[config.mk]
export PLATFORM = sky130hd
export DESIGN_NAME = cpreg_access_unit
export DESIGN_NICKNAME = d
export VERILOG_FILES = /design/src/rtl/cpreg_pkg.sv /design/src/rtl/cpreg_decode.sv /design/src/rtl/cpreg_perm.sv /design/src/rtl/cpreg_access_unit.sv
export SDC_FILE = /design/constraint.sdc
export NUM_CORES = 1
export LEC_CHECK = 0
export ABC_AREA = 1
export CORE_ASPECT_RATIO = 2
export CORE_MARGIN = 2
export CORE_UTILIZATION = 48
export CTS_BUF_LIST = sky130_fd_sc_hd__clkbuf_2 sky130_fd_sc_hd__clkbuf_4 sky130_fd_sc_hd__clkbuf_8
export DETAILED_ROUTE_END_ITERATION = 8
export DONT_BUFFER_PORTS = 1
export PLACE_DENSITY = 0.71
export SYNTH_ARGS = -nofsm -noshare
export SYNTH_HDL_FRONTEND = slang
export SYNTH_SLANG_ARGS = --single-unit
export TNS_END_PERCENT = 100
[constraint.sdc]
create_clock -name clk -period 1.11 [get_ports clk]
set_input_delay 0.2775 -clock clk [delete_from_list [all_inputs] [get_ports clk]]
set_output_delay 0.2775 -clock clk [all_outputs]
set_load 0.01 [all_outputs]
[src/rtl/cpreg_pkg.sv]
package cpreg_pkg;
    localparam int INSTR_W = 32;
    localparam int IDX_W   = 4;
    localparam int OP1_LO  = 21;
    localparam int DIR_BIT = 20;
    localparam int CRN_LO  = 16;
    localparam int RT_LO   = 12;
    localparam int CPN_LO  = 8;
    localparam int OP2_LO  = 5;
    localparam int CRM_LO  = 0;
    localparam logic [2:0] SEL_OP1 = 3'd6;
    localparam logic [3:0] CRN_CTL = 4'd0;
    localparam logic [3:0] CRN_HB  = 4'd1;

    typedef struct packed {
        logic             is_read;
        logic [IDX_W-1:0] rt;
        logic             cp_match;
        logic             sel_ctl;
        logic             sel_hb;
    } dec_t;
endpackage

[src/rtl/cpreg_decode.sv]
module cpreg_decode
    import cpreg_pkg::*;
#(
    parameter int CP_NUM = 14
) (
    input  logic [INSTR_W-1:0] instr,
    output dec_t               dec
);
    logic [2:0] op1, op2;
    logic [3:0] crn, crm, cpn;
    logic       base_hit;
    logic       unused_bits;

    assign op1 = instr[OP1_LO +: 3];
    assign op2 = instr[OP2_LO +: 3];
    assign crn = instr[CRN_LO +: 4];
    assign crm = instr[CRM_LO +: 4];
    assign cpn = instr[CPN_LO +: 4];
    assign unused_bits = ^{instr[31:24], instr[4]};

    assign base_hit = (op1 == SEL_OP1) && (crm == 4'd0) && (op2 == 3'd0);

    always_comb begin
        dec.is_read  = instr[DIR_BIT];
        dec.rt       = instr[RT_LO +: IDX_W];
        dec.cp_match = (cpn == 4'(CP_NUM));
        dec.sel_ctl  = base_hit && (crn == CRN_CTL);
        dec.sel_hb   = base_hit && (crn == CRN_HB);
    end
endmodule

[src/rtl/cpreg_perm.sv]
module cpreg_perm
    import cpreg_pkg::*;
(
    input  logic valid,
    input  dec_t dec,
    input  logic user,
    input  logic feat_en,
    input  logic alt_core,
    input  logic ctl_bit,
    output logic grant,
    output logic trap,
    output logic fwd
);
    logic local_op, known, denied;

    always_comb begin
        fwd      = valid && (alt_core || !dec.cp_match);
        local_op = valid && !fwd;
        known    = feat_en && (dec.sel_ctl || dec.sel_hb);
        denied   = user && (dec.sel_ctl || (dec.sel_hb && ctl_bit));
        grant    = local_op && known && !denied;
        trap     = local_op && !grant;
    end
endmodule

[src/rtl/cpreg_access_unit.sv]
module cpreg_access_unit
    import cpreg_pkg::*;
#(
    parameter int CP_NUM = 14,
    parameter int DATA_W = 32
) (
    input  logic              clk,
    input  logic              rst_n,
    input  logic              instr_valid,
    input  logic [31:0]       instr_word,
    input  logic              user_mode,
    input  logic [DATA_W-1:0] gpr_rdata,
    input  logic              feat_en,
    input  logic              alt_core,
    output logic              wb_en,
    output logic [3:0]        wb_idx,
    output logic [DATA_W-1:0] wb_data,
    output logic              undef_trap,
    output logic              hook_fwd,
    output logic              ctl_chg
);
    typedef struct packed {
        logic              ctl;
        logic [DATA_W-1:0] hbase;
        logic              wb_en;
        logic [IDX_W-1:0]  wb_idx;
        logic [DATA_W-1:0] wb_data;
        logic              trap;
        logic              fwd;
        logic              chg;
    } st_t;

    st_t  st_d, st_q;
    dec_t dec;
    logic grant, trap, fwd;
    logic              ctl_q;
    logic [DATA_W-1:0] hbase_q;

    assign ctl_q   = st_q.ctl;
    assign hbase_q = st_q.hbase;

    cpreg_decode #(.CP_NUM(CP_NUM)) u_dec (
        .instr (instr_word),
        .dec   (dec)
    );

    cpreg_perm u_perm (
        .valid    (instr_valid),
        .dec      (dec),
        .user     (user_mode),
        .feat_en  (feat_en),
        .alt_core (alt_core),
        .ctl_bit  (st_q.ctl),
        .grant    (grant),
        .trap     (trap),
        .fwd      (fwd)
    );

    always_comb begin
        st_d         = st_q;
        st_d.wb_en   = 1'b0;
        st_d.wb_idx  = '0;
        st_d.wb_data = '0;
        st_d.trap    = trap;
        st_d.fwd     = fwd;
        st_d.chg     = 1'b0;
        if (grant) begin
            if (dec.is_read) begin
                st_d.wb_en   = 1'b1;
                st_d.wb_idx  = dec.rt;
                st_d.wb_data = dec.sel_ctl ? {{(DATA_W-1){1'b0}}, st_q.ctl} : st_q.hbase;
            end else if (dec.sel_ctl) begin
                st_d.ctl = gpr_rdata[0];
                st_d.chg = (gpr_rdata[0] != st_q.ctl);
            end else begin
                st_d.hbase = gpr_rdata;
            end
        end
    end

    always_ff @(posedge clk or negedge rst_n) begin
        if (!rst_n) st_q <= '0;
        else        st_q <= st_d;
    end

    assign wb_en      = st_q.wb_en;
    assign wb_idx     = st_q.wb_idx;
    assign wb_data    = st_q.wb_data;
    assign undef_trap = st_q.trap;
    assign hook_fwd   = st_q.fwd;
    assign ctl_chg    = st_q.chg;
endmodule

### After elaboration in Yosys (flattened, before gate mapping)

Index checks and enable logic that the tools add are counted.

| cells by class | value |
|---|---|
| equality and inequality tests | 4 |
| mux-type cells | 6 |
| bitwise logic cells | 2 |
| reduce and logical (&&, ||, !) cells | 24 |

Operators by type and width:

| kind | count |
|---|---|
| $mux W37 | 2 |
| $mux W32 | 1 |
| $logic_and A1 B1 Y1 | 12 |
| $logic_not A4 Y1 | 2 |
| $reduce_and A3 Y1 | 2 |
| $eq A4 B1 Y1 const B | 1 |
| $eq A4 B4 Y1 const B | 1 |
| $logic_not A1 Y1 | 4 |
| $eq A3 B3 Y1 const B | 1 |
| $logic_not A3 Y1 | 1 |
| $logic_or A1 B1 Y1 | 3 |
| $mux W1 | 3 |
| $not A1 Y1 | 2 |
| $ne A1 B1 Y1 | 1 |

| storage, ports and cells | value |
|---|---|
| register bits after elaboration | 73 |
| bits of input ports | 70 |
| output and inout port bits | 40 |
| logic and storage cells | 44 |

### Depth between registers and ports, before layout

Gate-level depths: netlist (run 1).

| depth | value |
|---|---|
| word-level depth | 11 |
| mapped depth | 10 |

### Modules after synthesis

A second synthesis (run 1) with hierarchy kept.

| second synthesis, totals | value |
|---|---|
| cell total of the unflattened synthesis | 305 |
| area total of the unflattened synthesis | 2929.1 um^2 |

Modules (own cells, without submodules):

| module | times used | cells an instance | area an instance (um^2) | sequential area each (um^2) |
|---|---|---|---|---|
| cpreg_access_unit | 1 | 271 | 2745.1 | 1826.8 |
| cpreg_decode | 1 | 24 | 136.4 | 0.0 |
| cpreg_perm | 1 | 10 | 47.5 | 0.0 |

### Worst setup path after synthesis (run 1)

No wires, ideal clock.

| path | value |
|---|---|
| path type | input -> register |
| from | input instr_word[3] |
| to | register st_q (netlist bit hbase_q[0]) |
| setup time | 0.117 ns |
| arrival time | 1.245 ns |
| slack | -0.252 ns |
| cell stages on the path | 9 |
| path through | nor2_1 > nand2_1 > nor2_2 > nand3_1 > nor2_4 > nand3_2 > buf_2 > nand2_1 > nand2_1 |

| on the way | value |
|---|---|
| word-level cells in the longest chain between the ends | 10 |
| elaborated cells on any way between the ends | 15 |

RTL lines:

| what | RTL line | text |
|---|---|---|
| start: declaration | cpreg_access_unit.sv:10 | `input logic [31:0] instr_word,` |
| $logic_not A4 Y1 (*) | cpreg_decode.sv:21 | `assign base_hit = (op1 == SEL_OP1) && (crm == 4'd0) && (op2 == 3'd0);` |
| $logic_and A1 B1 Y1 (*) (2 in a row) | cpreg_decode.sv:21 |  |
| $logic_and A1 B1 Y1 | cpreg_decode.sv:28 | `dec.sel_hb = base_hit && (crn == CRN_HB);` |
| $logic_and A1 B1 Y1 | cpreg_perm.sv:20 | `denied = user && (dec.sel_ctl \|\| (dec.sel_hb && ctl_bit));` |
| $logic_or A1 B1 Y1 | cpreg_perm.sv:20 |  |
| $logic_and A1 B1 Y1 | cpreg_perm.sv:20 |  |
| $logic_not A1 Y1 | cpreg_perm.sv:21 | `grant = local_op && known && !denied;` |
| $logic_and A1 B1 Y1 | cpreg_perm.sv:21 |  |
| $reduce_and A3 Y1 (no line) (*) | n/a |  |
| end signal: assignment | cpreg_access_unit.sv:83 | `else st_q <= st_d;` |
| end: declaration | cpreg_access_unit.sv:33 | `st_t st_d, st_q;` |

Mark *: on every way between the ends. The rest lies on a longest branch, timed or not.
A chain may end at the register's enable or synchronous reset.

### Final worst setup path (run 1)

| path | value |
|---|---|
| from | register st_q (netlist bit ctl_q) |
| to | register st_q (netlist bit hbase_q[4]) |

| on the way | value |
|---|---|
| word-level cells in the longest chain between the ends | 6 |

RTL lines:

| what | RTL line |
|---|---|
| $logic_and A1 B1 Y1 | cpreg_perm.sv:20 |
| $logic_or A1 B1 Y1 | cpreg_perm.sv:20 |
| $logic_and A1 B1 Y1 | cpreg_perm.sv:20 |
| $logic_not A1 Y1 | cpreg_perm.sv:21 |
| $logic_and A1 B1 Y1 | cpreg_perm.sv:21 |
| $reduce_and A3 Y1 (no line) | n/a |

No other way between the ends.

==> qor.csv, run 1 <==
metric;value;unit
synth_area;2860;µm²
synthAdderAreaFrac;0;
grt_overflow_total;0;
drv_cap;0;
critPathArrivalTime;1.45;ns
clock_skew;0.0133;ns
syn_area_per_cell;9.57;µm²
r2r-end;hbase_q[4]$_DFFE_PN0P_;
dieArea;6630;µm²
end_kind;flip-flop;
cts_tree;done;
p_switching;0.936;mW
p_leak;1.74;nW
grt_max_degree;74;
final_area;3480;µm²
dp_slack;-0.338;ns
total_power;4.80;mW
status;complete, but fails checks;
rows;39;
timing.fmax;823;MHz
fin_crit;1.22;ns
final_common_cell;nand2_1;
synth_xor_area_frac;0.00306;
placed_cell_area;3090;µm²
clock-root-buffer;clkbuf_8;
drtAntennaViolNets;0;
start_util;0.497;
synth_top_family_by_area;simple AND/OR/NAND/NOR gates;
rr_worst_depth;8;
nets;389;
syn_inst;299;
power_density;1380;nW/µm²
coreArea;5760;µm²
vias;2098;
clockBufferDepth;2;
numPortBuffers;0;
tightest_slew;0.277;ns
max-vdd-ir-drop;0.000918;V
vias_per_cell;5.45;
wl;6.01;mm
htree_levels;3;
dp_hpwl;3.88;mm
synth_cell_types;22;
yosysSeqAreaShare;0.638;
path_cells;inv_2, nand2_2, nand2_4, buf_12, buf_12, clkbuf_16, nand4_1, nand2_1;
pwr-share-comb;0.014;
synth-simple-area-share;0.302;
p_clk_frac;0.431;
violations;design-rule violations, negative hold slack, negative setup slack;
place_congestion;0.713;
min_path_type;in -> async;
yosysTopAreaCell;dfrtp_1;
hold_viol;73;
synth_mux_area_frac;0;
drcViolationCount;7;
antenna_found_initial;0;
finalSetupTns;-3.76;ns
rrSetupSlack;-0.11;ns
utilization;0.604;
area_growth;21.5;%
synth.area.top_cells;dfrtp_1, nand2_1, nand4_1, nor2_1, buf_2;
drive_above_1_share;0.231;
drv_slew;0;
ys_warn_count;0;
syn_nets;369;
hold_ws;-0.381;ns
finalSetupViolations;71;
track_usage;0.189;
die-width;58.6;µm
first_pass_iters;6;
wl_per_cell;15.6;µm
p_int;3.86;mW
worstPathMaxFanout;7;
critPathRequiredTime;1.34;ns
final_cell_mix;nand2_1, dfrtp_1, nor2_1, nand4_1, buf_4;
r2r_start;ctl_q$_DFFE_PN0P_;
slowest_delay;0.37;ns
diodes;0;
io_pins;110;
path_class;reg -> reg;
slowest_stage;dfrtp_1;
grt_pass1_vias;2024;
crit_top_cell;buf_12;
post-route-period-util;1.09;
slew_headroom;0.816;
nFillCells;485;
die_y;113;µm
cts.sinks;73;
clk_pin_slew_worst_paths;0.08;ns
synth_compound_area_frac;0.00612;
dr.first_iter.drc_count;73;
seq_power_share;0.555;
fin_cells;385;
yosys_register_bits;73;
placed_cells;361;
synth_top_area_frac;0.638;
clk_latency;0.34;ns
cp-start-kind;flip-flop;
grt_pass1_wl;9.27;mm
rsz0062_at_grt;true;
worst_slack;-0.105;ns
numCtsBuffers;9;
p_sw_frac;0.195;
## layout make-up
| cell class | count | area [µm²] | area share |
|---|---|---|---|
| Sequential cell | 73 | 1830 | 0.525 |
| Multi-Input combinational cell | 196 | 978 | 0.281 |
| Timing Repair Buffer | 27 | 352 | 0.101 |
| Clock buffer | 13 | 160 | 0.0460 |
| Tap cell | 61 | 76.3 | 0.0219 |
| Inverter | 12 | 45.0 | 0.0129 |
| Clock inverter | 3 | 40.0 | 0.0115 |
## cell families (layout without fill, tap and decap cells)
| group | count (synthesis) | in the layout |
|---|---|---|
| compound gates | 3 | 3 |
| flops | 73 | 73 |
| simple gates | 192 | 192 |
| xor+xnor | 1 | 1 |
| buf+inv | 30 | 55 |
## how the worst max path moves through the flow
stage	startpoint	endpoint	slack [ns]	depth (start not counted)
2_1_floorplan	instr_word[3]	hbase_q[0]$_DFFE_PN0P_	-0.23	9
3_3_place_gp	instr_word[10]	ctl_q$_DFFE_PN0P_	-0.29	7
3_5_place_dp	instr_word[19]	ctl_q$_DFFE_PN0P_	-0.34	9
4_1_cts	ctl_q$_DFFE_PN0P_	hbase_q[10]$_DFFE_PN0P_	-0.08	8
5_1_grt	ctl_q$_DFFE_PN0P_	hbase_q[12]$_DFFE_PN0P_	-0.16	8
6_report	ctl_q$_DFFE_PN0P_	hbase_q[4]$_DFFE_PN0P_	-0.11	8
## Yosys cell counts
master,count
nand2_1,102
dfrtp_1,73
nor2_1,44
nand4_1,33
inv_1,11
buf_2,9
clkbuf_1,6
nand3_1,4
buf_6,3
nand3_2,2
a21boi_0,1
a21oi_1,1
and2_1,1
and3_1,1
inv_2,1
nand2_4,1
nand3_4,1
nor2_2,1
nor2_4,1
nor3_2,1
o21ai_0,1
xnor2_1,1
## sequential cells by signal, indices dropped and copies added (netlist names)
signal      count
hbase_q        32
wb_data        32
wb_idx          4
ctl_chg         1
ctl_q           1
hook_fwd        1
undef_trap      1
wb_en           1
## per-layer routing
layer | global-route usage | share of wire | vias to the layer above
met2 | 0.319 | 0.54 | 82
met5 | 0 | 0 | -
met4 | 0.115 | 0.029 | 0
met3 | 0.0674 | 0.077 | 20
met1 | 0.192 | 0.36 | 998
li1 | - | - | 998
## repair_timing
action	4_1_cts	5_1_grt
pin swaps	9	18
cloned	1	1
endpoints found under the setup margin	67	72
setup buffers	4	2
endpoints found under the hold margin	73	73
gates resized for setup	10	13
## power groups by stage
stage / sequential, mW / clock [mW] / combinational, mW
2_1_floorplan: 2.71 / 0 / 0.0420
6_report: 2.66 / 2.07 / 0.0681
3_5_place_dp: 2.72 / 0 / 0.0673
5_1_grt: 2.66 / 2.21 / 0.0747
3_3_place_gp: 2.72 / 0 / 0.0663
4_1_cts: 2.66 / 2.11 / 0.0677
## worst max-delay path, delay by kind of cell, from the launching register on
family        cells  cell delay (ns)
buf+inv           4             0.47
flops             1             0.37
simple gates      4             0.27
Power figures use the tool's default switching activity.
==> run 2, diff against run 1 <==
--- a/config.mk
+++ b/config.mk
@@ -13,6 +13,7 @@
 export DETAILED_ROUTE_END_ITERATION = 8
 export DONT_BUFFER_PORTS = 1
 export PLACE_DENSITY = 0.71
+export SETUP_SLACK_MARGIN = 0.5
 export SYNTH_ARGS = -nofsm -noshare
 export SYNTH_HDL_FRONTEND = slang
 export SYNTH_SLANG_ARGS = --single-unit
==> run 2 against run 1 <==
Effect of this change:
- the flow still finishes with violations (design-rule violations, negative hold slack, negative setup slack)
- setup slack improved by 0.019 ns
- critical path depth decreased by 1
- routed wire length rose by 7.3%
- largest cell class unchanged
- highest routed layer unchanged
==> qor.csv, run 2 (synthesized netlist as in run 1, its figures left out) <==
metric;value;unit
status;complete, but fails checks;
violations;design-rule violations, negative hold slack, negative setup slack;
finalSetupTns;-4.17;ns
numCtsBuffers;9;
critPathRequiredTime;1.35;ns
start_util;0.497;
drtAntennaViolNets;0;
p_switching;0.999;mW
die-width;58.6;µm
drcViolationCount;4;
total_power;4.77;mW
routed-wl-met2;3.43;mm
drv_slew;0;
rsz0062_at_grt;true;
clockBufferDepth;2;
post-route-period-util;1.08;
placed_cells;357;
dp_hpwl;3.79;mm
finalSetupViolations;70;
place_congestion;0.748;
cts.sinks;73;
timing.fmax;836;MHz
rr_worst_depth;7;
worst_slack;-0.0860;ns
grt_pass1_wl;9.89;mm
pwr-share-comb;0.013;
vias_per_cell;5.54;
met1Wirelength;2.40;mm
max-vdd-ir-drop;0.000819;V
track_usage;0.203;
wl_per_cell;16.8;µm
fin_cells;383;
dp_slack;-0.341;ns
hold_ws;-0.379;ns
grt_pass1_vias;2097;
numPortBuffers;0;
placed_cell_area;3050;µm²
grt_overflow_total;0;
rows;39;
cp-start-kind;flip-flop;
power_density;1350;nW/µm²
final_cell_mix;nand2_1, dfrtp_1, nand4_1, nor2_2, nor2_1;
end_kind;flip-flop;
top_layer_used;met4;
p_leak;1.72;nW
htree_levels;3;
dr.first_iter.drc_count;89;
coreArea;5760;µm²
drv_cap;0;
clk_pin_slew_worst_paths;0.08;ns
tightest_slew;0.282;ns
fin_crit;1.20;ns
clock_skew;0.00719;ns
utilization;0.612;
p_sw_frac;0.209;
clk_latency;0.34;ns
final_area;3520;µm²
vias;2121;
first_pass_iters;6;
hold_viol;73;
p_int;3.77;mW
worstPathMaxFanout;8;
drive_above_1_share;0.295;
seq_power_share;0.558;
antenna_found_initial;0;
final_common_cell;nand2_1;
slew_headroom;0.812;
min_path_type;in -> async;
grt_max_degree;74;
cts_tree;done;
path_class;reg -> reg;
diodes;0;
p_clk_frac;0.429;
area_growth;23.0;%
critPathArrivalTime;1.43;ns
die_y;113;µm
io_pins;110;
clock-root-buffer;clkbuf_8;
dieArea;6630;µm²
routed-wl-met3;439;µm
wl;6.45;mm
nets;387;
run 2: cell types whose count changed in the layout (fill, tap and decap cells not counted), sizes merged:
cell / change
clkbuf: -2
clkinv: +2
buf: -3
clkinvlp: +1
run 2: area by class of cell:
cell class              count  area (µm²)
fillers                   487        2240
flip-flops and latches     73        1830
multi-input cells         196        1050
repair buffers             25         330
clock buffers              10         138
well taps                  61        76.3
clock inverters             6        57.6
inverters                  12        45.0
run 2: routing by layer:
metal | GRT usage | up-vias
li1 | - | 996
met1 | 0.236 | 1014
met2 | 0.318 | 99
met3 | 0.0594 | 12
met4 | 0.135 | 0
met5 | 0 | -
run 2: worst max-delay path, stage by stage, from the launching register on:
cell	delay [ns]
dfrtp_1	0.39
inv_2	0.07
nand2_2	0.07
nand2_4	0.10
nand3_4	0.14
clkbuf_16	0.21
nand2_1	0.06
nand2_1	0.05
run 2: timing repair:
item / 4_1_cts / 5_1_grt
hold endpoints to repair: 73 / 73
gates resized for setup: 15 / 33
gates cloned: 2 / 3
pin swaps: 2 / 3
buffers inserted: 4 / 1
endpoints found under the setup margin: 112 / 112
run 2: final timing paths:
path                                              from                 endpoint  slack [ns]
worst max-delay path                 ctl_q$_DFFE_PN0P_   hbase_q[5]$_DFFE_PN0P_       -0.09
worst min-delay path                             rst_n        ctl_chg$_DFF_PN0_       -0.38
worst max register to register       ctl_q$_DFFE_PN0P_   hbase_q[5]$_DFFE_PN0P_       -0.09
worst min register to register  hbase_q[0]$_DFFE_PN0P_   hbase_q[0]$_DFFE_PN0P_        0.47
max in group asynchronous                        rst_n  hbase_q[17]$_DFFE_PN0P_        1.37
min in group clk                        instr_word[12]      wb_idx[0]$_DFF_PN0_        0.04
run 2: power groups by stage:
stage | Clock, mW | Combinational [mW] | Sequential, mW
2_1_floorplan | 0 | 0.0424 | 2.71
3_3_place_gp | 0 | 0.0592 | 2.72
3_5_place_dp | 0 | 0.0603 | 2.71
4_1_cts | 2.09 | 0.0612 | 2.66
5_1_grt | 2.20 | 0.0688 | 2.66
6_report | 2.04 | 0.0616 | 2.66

====

◆ TASK TO COMPLETE
State how many lines in the listing above contain the word "denied", giving only the number.

◆ OUTPUT OF THE EXERCISE
5